Contrasting particulate organic carbon and sediment trophic status in two Antarctic fjords: Hope Bay and Collins Bay

Abstract

Fjords of the Antarctic Peninsula are sensitive to climate change and important carbon sinks, due to their high sedimentation rates. We used several biogeochemical markers to establish sediment trophic status, origin, and sources of suspended and sedimentary organic carbon (OC) in two fjords, Hope Bay (HB) and Collins Bay (CB). Water samples at different depths and bottom sediments were collected in 2019/20 on board the R/V BAP Carrasco. Distinct glacier runoff settings between the two studied fjords were reflected in different physico-chemical water column conditions. Based on its isotopic and biopolymeric composition suspended particulate organic carbon (POC) in both HB and CB, can be considered fresh with high nutritional and energetic quality. Also, POC is derived from recent phytoplankton production, subjected to little bacterial degradation and zooplankton grazing.
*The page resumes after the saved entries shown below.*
$ cat src/sdram_rd_pkg.sv
package sdram_rd_pkg;
	// Interface cycles between the read command and the first data beat
	localparam int CAS_LATENCY = 3;
	// Idle interface cycles between row activate and read command
	localparam int RCD_NOPS = 1;
	// Interface cycles after the last beat: strobe drain and auto-precharge recovery
	localparam int TAIL_TICKS = 3;
	localparam int LAT_W = 2;
	localparam logic [LAT_W-1:0] LAT_RESET = 2'h0;
	// Column address bit that requests auto-precharge with the read
	localparam int AUTO_PRE_BIT = 10;
	// Command encodings as {row, column, write} strobe levels
	localparam logic [2:0] CMD_NOP = 3'h7;
	localparam logic [2:0] CMD_ACTV = 3'h3;
	localparam logic [2:0] CMD_READ = 3'h5;
	localparam logic SYNC_RESET = 1'h0;
	typedef enum logic [6:0] {
		ST_IDLE = 7'h01,
		ST_ACT = 7'h02,
		ST_RCD = 7'h04,
		ST_READ = 7'h08,
		ST_CL = 7'h10,
		ST_DATA = 7'h20,
		ST_TAIL = 7'h40
	} rd_state_e;
endpackage : sdram_rd_pkg

$ cat src/sdram_read_direct_transfer.sv
`timescale 1ns/1ps
`default_nettype none
module sdram_read_direct_transfer #(
	parameter int ROW_W = 13,
	parameter int COL_W = 10,
	parameter int BANK_W = 2,
	parameter int DATA_W = 16,
	parameter int BEATS = 4,
	parameter int FIFO_DEPTH = 8
) (
	input wire logic ref_clk, // Block clock, 25 MHz
	input wire logic reset_n, // Synchronous reset, active low
	input wire logic interface_clock_out, // Interface clock as seen at the pin
	input wire logic req_valid, // Read request offered
	output logic req_ready, // Request can be taken
	input wire logic [BANK_W-1:0] req_bank, // Bank of the read
	input wire logic [ROW_W-1:0] req_row, // Row of the read
	input wire logic [COL_W-1:0] req_col, // First column of the burst
	input wire logic direct_transfer_select_bit, // 1 selects direct-transfer mode
	input wire logic [1:0] direct_read_latency, // Strobe delay in interface cycles
	input wire logic alt_strobe_a_n, // Shared pin A function outside SDRAM access
	input wire logic alt_strobe_b_n, // Shared pin B function outside SDRAM access
	input wire logic alt_strobe_c_n, // Shared pin C function outside SDRAM access
	output logic shared_strobe_a_n, // Pin A, column strobe during SDRAM access
	output logic shared_strobe_b_n, // Pin B, write strobe during SDRAM access
	output logic shared_strobe_c_n, // Pin C, row strobe during SDRAM access
	output logic chip_select_n, // SDRAM chip select
	output logic [BANK_W-1:0] bank_addr, // SDRAM bank address
	output logic [ROW_W-1:0] mem_addr, // SDRAM row or column address
	input wire logic [DATA_W-1:0] mem_data_in, // Data bus from the SDRAM
	output logic direct_transfer_strobe, // Direct-transfer strobe, active high
	output logic rd_valid, // Captured word available
	input wire logic rd_ready, // Consumer takes the word
	output logic [DATA_W-1:0] rd_data // Captured word
);
	localparam int FAW = $clog2(FIFO_DEPTH);

	sdram_rd_pkg::rd_state_e state_q, state_d;
	logic [2:0] clk_sync_q;
	logic clk_level_q;
	logic [DATA_W-1:0] data_s0_q, data_s1_q, data_s2_q;
	logic [3:0] cnt_q, cnt_d;
	logic [BANK_W-1:0] bank_q;
	logic [ROW_W-1:0] row_q;
	logic [COL_W-1:0] col_q;
	logic direct_q;
	logic [1:0] lat_q;
	logic [2:0] hist_q;
	logic strobe_q;
	logic [2:0] cmd_q;
	logic cs_n_q;
	logic [ROW_W-1:0] addr_q;
	logic [BANK_W-1:0] ba_q;
	logic pin_a_q, pin_b_q, pin_c_q;
	logic req_ready_q;
	logic fifo_in_ready;
	logic [FAW:0] fifo_level;

	// Edge found only once the second and third stage agree on the new level
	wire clk_stable = (clk_sync_q[1] == clk_sync_q[2]);
	wire tick = clk_stable && clk_sync_q[2] && !clk_level_q;
	wire accept = req_valid && req_ready_q;
	wire in_data_phase = (state_q == sdram_rd_pkg::ST_DATA);
	wire dphase_dir = in_data_phase && direct_q;
	wire capture = tick && in_data_phase && !direct_q;
	wire push = capture && fifo_in_ready;
	wire last_beat = (cnt_q == 4'(BEATS - 1));
	wire room_ok = (fifo_level <= (FAW + 1)'(FIFO_DEPTH - BEATS));
	wire sdram_active = (state_q != sdram_rd_pkg::ST_IDLE);

	// Strobe tap: latency 0 follows the data phase itself, else the delay line
	wire strobe_d = (lat_q == 2'h0) ? dphase_dir : hist_q[lat_q - 2'h1];

	wire [2:0] cmd_d = !tick ? cmd_q :
		(state_q == sdram_rd_pkg::ST_ACT) ? sdram_rd_pkg::CMD_ACTV :
		(state_q == sdram_rd_pkg::ST_READ) ? sdram_rd_pkg::CMD_READ :
		sdram_rd_pkg::CMD_NOP;
	wire [ROW_W-1:0] col_addr = ROW_W'(col_q) | (ROW_W'(1) << sdram_rd_pkg::AUTO_PRE_BIT);
	wire [ROW_W-1:0] addr_d = !tick ? addr_q :
		(state_q == sdram_rd_pkg::ST_ACT) ? row_q :
		(state_q == sdram_rd_pkg::ST_READ) ? col_addr : addr_q;

	always_comb begin
		state_d = state_q;
		cnt_d = cnt_q;
		case (state_q)
			sdram_rd_pkg::ST_IDLE: begin
				if (accept) begin
					state_d = sdram_rd_pkg::ST_ACT;
				end
			end
			sdram_rd_pkg::ST_ACT: begin
				if (tick) begin
					state_d = sdram_rd_pkg::ST_RCD;
					cnt_d = 4'(sdram_rd_pkg::RCD_NOPS - 1);
				end
			end
			sdram_rd_pkg::ST_RCD: begin
				if (tick) begin
					if (cnt_q == 4'h0) begin
						state_d = sdram_rd_pkg::ST_READ;
					end else begin
						cnt_d = cnt_q - 4'h1;
					end
				end
			end
			sdram_rd_pkg::ST_READ: begin
				if (tick) begin
					state_d = sdram_rd_pkg::ST_CL;
					cnt_d = 4'(sdram_rd_pkg::CAS_LATENCY - 2);
				end
			end
			sdram_rd_pkg::ST_CL: begin
				if (tick) begin
					if (cnt_q == 4'h0) begin
						state_d = sdram_rd_pkg::ST_DATA;
						cnt_d = 4'h0;
					end else begin
						cnt_d = cnt_q - 4'h1;
					end
				end
			end
			sdram_rd_pkg::ST_DATA: begin
				if (tick) begin
					if (last_beat) begin
						state_d = sdram_rd_pkg::ST_TAIL;
						cnt_d = 4'(sdram_rd_pkg::TAIL_TICKS - 1);
					end else begin
						cnt_d = cnt_q + 4'h1;
					end
				end
			end
			sdram_rd_pkg::ST_TAIL: begin
				// Long enough for strobes at latency 0 to 2 to finish; at latency 3 the strobe falls on the first tick after the tail
				if (tick) begin
					if (cnt_q == 4'h0) begin
						state_d = sdram_rd_pkg::ST_IDLE;
					end else begin
						cnt_d = cnt_q - 4'h1;
					end
				end
			end
			default: begin
				state_d = sdram_rd_pkg::ST_IDLE;
				cnt_d = 4'h0;
			end
		endcase
	end

	// Pin samplers; the data bus uses its third stage, stable long before the tick
	always_ff @(posedge ref_clk) begin
		if (!reset_n) begin
			clk_sync_q <= 3'h0;
			clk_level_q <= 1'b0;
			data_s0_q <= '0;
			data_s1_q <= '0;
			data_s2_q <= '0;
		end else begin
			clk_sync_q <= {clk_sync_q[1:0], interface_clock_out};
			if (clk_stable) clk_level_q <= clk_sync_q[2];
			data_s0_q <= mem_data_in;
			data_s1_q <= data_s0_q;
			data_s2_q <= data_s1_q;
		end
	end

	always_ff @(posedge ref_clk) begin
		if (!reset_n) begin
			state_q <= sdram_rd_pkg::ST_IDLE;
			cnt_q <= 4'h0;
			req_ready_q <= 1'b0;
		end else begin
			state_q <= state_d;
			cnt_q <= cnt_d;
			// Stale by a cycle only while the level can only fall, so never optimistic
			req_ready_q <= (state_d == sdram_rd_pkg::ST_IDLE) && room_ok;
		end
	end

	// Transfer options are frozen for the whole burst
	always_ff @(posedge ref_clk) begin
		if (!reset_n) begin
			bank_q <= '0;
			row_q <= '0;
			col_q <= '0;
			direct_q <= 1'b0;
			lat_q <= sdram_rd_pkg::LAT_RESET;
		end else if (accept) begin
			bank_q <= req_bank;
			row_q <= req_row;
			col_q <= req_col;
			direct_q <= direct_transfer_select_bit;
			lat_q <= direct_read_latency;
		end
	end

	always_ff @(posedge ref_clk) begin
		if (!reset_n) begin
			hist_q <= 3'h0;
			strobe_q <= 1'b0;
		end else if (tick) begin
			hist_q <= {hist_q[1:0], dphase_dir};
			strobe_q <= strobe_d;
		end
	end

	always_ff @(posedge ref_clk) begin
		if (!reset_n) begin
			cmd_q <= sdram_rd_pkg::CMD_NOP;
			cs_n_q <= 1'b1;
			addr_q <= '0;
			ba_q <= '0;
		end else begin
			cmd_q <= cmd_d;
			addr_q <= addr_d;
			if (tick) begin
				cs_n_q <= (cmd_d == sdram_rd_pkg::CMD_NOP);
				ba_q <= bank_q;
			end
		end
	end

	// Shared pins take their SDRAM roles for the whole access
	always_ff @(posedge ref_clk) begin
		if (!reset_n) begin
			pin_a_q <= 1'b1;
			pin_b_q <= 1'b1;
			pin_c_q <= 1'b1;
		end else begin
			pin_a_q <= sdram_active ? cmd_q[1] : alt_strobe_a_n;
			pin_b_q <= sdram_active ? cmd_q[0] : alt_strobe_b_n;
			pin_c_q <= sdram_active ? cmd_q[2] : alt_strobe_c_n;
		end
	end

	stream_fifo #(
		.WIDTH(DATA_W),
		.DEPTH(FIFO_DEPTH)
	) u_fifo (
		.ref_clk(ref_clk),
		.reset_n(reset_n),
		.in_valid(push),
		.in_ready(fifo_in_ready),
		.in_data(data_s2_q),
		.out_valid(rd_valid),
		.out_ready(rd_ready),
		.out_data(rd_data),
		.level(fifo_level)
	);

	assign req_ready = req_ready_q;
	assign shared_strobe_a_n = pin_a_q;
	assign shared_strobe_b_n = pin_b_q;
	assign shared_strobe_c_n = pin_c_q;
	assign chip_select_n = cs_n_q;
	assign bank_addr = ba_q;
	assign mem_addr = addr_q;
	assign direct_transfer_strobe = strobe_q;
endmodule : sdram_read_direct_transfer
`default_nettype wire

$ cat src/stream_fifo.sv
`timescale 1ns/1ps
`default_nettype none
module stream_fifo #(
	parameter int WIDTH = 16,
	parameter int DEPTH = 8,
	parameter int AW = $clog2(DEPTH)
) (
	input wire logic ref_clk, // Block clock
	input wire logic reset_n, // Synchronous reset, active low
	input wire logic in_valid, // Write word offered
	output logic in_ready, // Room for a word
	input wire logic [WIDTH-1:0] in_data, // Word to store
	output logic out_valid, // Output register holds a word
	input wire logic out_ready, // Consumer takes the word
	output logic [WIDTH-1:0] out_data, // Registered read data
	output logic [AW:0] level // Words in storage, output stage excluded
);
	logic [WIDTH-1:0] mem_q [DEPTH];
	logic [AW-1:0] wr_ptr_q;
	logic [AW-1:0] rd_ptr_q;
	logic [AW:0] count_q;
	logic out_valid_q;
	logic [WIDTH-1:0] out_data_q;
	wire push = in_valid && in_ready;
	wire pop = (count_q != '0) && (!out_valid_q || out_ready);
	wire [AW-1:0] wr_next = (wr_ptr_q == AW'(DEPTH - 1)) ? '0 : wr_ptr_q + 1'b1;
	wire [AW-1:0] rd_next = (rd_ptr_q == AW'(DEPTH - 1)) ? '0 : rd_ptr_q + 1'b1;

	assign in_ready = (count_q != (AW + 1)'(DEPTH));
	assign out_valid = out_valid_q;
	assign out_data = out_data_q;
	assign level = count_q;

	always_ff @(posedge ref_clk) begin
		if (push) begin
			mem_q[wr_ptr_q] <= in_data;
		end
	end

	always_ff @(posedge ref_clk) begin
		if (!reset_n) begin
			wr_ptr_q <= '0;
			rd_ptr_q <= '0;
			count_q <= '0;
			out_valid_q <= 1'b0;
			out_data_q <= '0;
		end else begin
			if (push) wr_ptr_q <= wr_next;
			if (pop) rd_ptr_q <= rd_next;
			count_q <= count_q + (AW + 1)'(push) - (AW + 1)'(pop);
			if (pop) begin
				out_data_q <= mem_q[rd_ptr_q];
				out_valid_q <= 1'b1;
			end else if (out_ready) begin
				out_valid_q <= 1'b0;
			end
		end
	end
endmodule : stream_fifo
`default_nettype wire

$ cat config.mk
export PLATFORM = sky130hd
export DESIGN_NAME = sdram_read_direct_transfer
export DESIGN_NICKNAME = d
export VERILOG_FILES = /design/src/sdram_rd_pkg.sv /design/src/sdram_read_direct_transfer.sv /design/src/stream_fifo.sv
export SDC_FILE = /design/constraint.sdc
export NUM_CORES = 1
export LEC_CHECK = 0
export BUFFER_PORTS_ARGS = -buffer_cell sky130_fd_sc_hd__buf_2
export CAP_MARGIN = 20
export CORE_MARGIN = 10
export CORE_UTILIZATION = 59
export DETAILED_ROUTE_END_ITERATION = 10
export GPL_ROUTABILITY_DRIVEN = 0
export GPL_TIMING_DRIVEN = 0
export PLACE_DENSITY = 0.87
export SYNTH_ARGS = -nofsm -noshare
export SYNTH_HDL_FRONTEND = slang
export SYNTH_SLANG_ARGS = --single-unit
$ cat constraint.sdc
create_clock -name ref_clk -period 3.8 [get_ports ref_clk]
set_clock_uncertainty 0.15 [all_clocks]
set_input_delay 0.38 -clock ref_clk [delete_from_list [all_inputs] [get_ports ref_clk]]
set_output_delay 0.38 -clock ref_clk [all_outputs]
set_load 0.05 [all_outputs]
==> flow_summary.yaml, run 1 <==
grt:
  track_usage_pct: 20.57
  grt_pass1_vias: 7233
  grt_max_degree: 16
  overflow: 0
  grt_antenna_before_repair: 0
  grt_pass1_wl_um: 39200
routing:
  first_iter_violations: 691
  ant_nets: 0
  drc_errors: 0
  vias_per_cell: 5.877
  avgRoutedWirePerCell_um: 20.72
  via_count: 7082
  routed_wl_um: 24970
  first_pass_iters: 7
worst_setup_path:
  cp-end-kind: "flip-flop"
  max_stage_delay_ps: 820
  cp.required_ps: 4080
  crit_path_cell_trace: "inv_1 > ha_1 > a21oi_1 > clkbuf_1 > ha_1 > inv_1 > ha_1 > inv_1 > fa_1 > xnor2_1 > and2_1"
  ff2ff_path_depth: 11
  r2r-start: "u_fifo.level[2]"
  crit_path_max_fanout: 10
  start_kind: "flip-flop"
  crit_type: "reg2reg"
  cp_data_arrival_time_ps: 3860
  r2r_end: "u_fifo.level[2]"
  crit_buf_inv: 4
  cpMaxStageDelayCell: "a21oi_1"
  worst-r2r-setup-slack_ps: 220
  path_delay_family: "adder cells"
run_status:
  status: "finished, final reports clean"
synth:
  ys_types: 60
  yosys_warnings: 0
  synthCells: 787
  ys.flop_type: "dfxtp_1"
  synth_nets: 856
  synthesis.area_um2: 10530
  yosysSeqAreaShare_pct: 64.08
  syn_avg_cell_area_um2: 13.38
  synth_seq_cells: 273
  synth_edf_count: 128
  async_reset_ff_share_pct: 0
sta:
  hold_ws_ps: 93.66
  setup_slack_ps: 215.6
  layout_min_cycle_time_ps: 3584
  post-route-period-util_pct: 94.33
  drv_slew: 0
  worst_pin_slew_ps: 1061
  fmax_mhz: 279.0
  hold_violations: 0
  maxSlewHeadroom_pct: 29.29
  rsz0062_at_grt: "no"
  setup_viol: 0
clock_tree:
  cts.path.max_buffers: 3
  cts_made_buffers: 26
  root_buffer: "clkbuf_16"
  clkTransAtPathRegs_ps: 60
  insertion_delay_ps: 540
  clock_sinks: 273
  cts_tree: "done"
  cts_max_level: 1
final_layout:
  diodes: 0
  multi_input_area_um2: 3542
  seqCellArea_um2: 6746
  area_growth_pct: 21.40
  nets: 1029
  fin_cells: 1205
  fill_cells: 1045
  utilization_pct: 73.38
  drive_gt1_share_pct: 20.82
min_path:
  hold_depth: 3
  hold-path-endpoint: "u_fifo.out_valid"
  hold_path_class: "in2reg"
  hp-start: "rd_ready"
power_and_ir_drop:
  total_power_uw: 7855
  p_leak_uw: 0.005253
  ir_drop_v: 0.0004686
  power.density_nw_per_um2: 614.6
place:
  place_ws_ps: 332.7
  io_buffers: 88
  dp.cells: 1109
  post-dp-hpwl_um: 15730
floorplan:
  io_pins: 90
  die_h_um: 153.6
  placementRows: 48
  coreArea_um2: 17420
  die_w_um: 153.6
  initial_utilization_pct: 60.45
  die-area_um2: 23590
flow_run:
  cap_viol_max_count: 0
## how the worst max path moves through the flow
stage / start / cells past startpoint / slack [ps] / end
after floorplan: state_q[1] / 6 / 440 / u_fifo.mem_q[0][0]
after global placement: state_q[1] / 6 / -1050 / u_fifo.mem_q[0][13]
after detailed placement: u_fifo.level[2] / 11 / 330 / u_fifo.level[2]
after CTS: u_fifo.level[2] / 11 / 230 / u_fifo.level[2]
after global routing: u_fifo.level[2] / 11 / 50 / u_fifo.level[2]
final: u_fifo.level[2] / 11 / 220 / u_fifo.level[2]
## power by group
group          switching [uW]  total, uW  internal [uW]
Combinational            1170       1850            684
Clock                    1100       2630           1530
Sequential                116       3370           3260
Total                    2380       7860           5470
## Yosys cell counts, types with 4 or more instances
cell type / instances / area, um2
dfxtp_1: 145 / 2903
a21oi_1: 12 / 60.06
and2_1: 56 / 350.3
edfxtp_1: 128 / 3844
inv_1: 13 / 48.80
nor3_1: 7 / 35.03
mux2i_1: 32 / 320.3
buf_6: 4 / 45.04
nor2b_1: 8 / 50.05
ha_1: 16 / 200.2
o21ai_0: 6 / 30.03
and3_1: 4 / 25.02
mux4_2: 32 / 720.7
nand2_1: 114 / 427.9
nand4_1: 5 / 31.28
a21boi_0: 40 / 300.3
nand3_1: 8 / 40.04
buf_2: 8 / 40.04
nor2_1: 20 / 75.07
nand2b_1: 8 / 50.05
clkbuf_1: 33 / 123.9
o211a_1: 26 / 260.3
## routing by layer
layer,share of wire (%),wire length [um],global-route usage (%)
met5,0,0,0
met2,50,12410,34.60
met1,38,9450,25.05
met4,4.1,1034,9.717
met3,8.3,2077,3.849
## registers in the layout, indices dropped and copies added, names as in the netlist, 2 cells and up
register	cells
bank_addr	2
bank_q	2
clk_sync_q	3
cmd_q	3
cnt_q	4
col_q	10
data_s0_q	16
data_s1_q	16
data_s2_q	16
hist_q	3
lat_q	2
mem_addr	13
row_q	13
state_q	7
u_fifo.level	4
u_fifo.mem_q	128
u_fifo.out_data	16
u_fifo.rd_ptr_q	3
u_fifo.wr_ptr_q	3
## cell families after synthesis
| group | count (synthesis) | synth area share, % |
|---|---|---|
| DFF | 273 | 64.08 |
| and+or+nand+nor | 250 | 12.11 |
| AOI/OAI and AO/OA | 115 | 8.629 |
| muxes | 65 | 9.995 |
| buffers and inverters | 61 | 2.591 |
| adders and majority gates | 17 | 2.092 |
| xor gates and xnor gates | 6 | 0.4993 |
## placed cells by master, fill, tap and decap left out, types with 32 or more instances in the layout
cell type	count
mux2i_1	32
and2_1	56
edfxtp_1	128
a21boi_0	40
dlygate4sd3_1	48
clkbuf_1	37
nand2_1	114
dfxtp_1	145
mux4_2	32
buf_2	96
## tightest hold or removal path, stage by stage
cell	delay [ps]
buf_2	70
nor2b_1	60
o21a_1	200
## what timing repair did
item	CTS	global route
hold endpoints to repair	48	0
resized for setup	0	0
setup buffers	0	0
endpoints found under the setup margin	0	0
hold buffers	48	0
## metrics by stage
stage                     area [um2]  TNS [ps]
after detailed placement       11400         0
after floorplan                10530         0
after global routing           12780         0
final                          12780         0
after CTS                      12780         0
after global placement         11250    -37380
## layout make-up
class / instances / area share (%)
multi-input cells: 453 / 27.71
repair buffers: 145 / 8.086
plain buffers: 48 / 1.752
clock inverters: 8 / 0.5286
flip-flops and latches: 273 / 52.79
inverters: 13 / 0.3818
clock buffers: 40 / 6.549
well taps: 225 / 2.203
Power figures use the tool's default switching activity.
==> run 2: changes to the inputs <==
--- a/config.mk
+++ b/config.mk
@@ -12,7 +12,7 @@
 export DETAILED_ROUTE_END_ITERATION = 10
 export GPL_ROUTABILITY_DRIVEN = 0
 export GPL_TIMING_DRIVEN = 0
-export PLACE_DENSITY = 0.87
+export PLACE_DENSITY = 0.76
 export SYNTH_ARGS = -nofsm -noshare
 export SYNTH_HDL_FRONTEND = slang
 export SYNTH_SLANG_ARGS = --single-unit
==> flow_summary.yaml, run 2 (same netlist as run 1, synthesis figures left out) <==
run_status:
  status: "finished, final reports clean"
routing:
  first_iter_violations: 571
  routed_wl_um: 24180
  ant_nets: 0
  drc_errors: 0
  first_pass_iters: 5
  vias_per_cell: 5.733
  via_count: 6920
  avgRoutedWirePerCell_um: 20.03
power_and_ir_drop:
  p_leak_uw: 0.005222
  power.density_nw_per_um2: 612.7
  ir_drop_v: 0.0005218
clock_tree:
  ctsHoldBuffers: 46
  root_buffer: "clkbuf_16"
  cts.path.max_buffers: 3
  cts_max_level: 1
  insertion_delay_ps: 530
  clkTransAtPathRegs_ps: 60
  cts_tree: "done"
  cts_made_buffers: 27
  cts_resized: 0
  post_cts_buffers: 0
  clock_sinks: 273
worst_setup_path:
  cp.required_ps: 4070
  crit_buf_inv: 4
  cp_data_arrival_time_ps: 3850
  path_delay_family: "adder cells"
  worst-r2r-setup-slack_ps: 220
  crit_path_cell_trace: "inv_1 > ha_1 > a21oi_1 > clkbuf_1 > ha_1 > inv_1 > ha_1 > inv_1 > fa_1 > xnor2_1 > and2_1"
  cp-end-kind: "flip-flop"
  r2r_end: "u_fifo.level[2]"
  crit_path_max_fanout: 10
  r2r-start: "u_fifo.level[2]"
  start_kind: "flip-flop"
  ff2ff_path_depth: 11
  crit_type: "reg2reg"
  cpMaxStageDelayCell: "a21oi_1"
  max_stage_delay_ps: 830
sta:
  worst_pin_slew_ps: 1092
  post-route-period-util_pct: 94.31
  hold_ws_ps: 15.48
  setup_slack_ps: 216.4
  drv_slew: 0
  layout_min_cycle_time_ps: 3584
  fmax_mhz: 279.0
  hold_violations: 0
  setup_viol: 0
  maxSlewHeadroom_pct: 27.17
  rsz0062_at_grt: "no"
  fin_tns_setup_ps: 0
final_layout:
  fin_cells: 1207
  layout_common_cells: "dfxtp_1 (145), edfxtp_1 (128), nand2_1 (114), buf_2 (96), and2_1 (56)"
  multi_input_area_um2: 3542
  layout_commonest_cell: "dfxtp_1"
  largest_register: "u_fifo.mem_q"
  fill_cells: 1076
  seqCellArea_um2: 6746
  nets: 1028
  drive_gt1_share_pct: 20.74
  area_growth_pct: 21.14
  largest_reg_flops: 128
floorplan:
  die_h_um: 153.6
  coreArea_um2: 17420
  io_pins: 90
  die_w_um: 153.6
  die-area_um2: 23590
  initial_utilization_pct: 60.45
  placementRows: 48
grt:
  grt_max_degree: 16
  grt_antenna_before_repair: 3
  grt_pass1_wl_um: 38600
  grt_pass1_vias: 7323
  overflow: 0
  track_usage_pct: 20.12
min_path:
  hold_depth: 3
  hp-start: "req_row[7]"
  hold-path-endpoint: "row_q[7]"
  hold_path_class: "in2reg"
place:
  post-dp-hpwl_um: 16320
  io_buffers: 88
  place_ws_ps: 249.6
  dp.cells: 1109
flow_run:
  cap_viol_max_count: 0
[run 2: final cells by class]
class	count	share of cell area [%]
antenna	3	0.05886
sequential	273	52.90
inverter	13	0.3826
buffer	48	1.756
timing repair buffer	143	7.976
clock inverter	15	1.118
tap	225	2.207
clock buffer	34	5.828
multi-input combinational	453	27.77
[run 2: worst min-delay path, stage by stage]
cell and delay [ps]:
buf_2 110, nand2_1 70, a21boi_0 80
[run 2: routing by layer]
metal | routed length (um) | up-vias | GRT usage [%]
met5 | 0 | - | 0
met4 | 760 | 0 | 7.377
met3 | 1491 | 68 | 4.017
met2 | 11890 | 260 | 33.62
met1 | 10040 | 3404 | 25.39
li1 | - | 3188 | -
[run 2: worst max path at each step]
stage / cells past startpoint / endpoint / slack (ps) / startpoint
final: 11 / u_fifo.level[2] / 220 / u_fifo.level[2]
after global routing: 11 / u_fifo.level[3] / 100 / u_fifo.level[2]
after CTS: 11 / u_fifo.level[2] / 240 / u_fifo.level[2]
after detailed placement: 11 / u_fifo.level[2] / 250 / u_fifo.level[2]
after global placement: 6 / u_fifo.mem_q[0][7] / -1060 / state_q[1]
after floorplan: 6 / u_fifo.mem_q[0][0] / 440 / state_q[1]
[run 2: power by group]
part | switching [uW] | total [uW] | internal, uW
registers | 120 | 3380 | 3260
clock network | 1080 | 2600 | 1530
logic | 1150 | 1830 | 684
total | 2340 | 7810 | 5470
[run 2: stage by stage]
stage	total power [uW]	cell area (um2)	util, %
6_report	7814	12750	73.23
5_1_grt	8138	12750	73.23
4_1_cts	7859	12750	73.18
3_5_place_dp	5226	11400	65.45
3_3_place_gp	5157	11250	64.59
2_1_floorplan	4741	10530	-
The predominance of muddy sediments and high total proteins (PRT) concentrations (2.88–3.04 mg g⁻¹) in CB, contrasting with sandy sediments and low PRT concentrations (1.37–1.55 mg g⁻¹) in HB, were consistent with a higher sedimentation rate in CB than in HB. The predominance of PRT-rich and fresh marine sedimentary OC in bottom sediments of the two fjords denoted the occurrence of an important benthic-pelagic coupling. Sedimentary C/N and δ¹³C indicated a main autochthonous marine origin of OC in bottom sediments of the two fjords. Biopolymeric carbon (BPC) concentrations showed that HB sediments are mesotrophic, whereas CB sediments are eutrophic, with a high organic load. Our results show the relevance of getting an integrated vision of both the pelagic and the benthic systems, for a better understanding of OC pathways and fate in Antarctic fjords undergoing rapid environmental changes linked to climate change.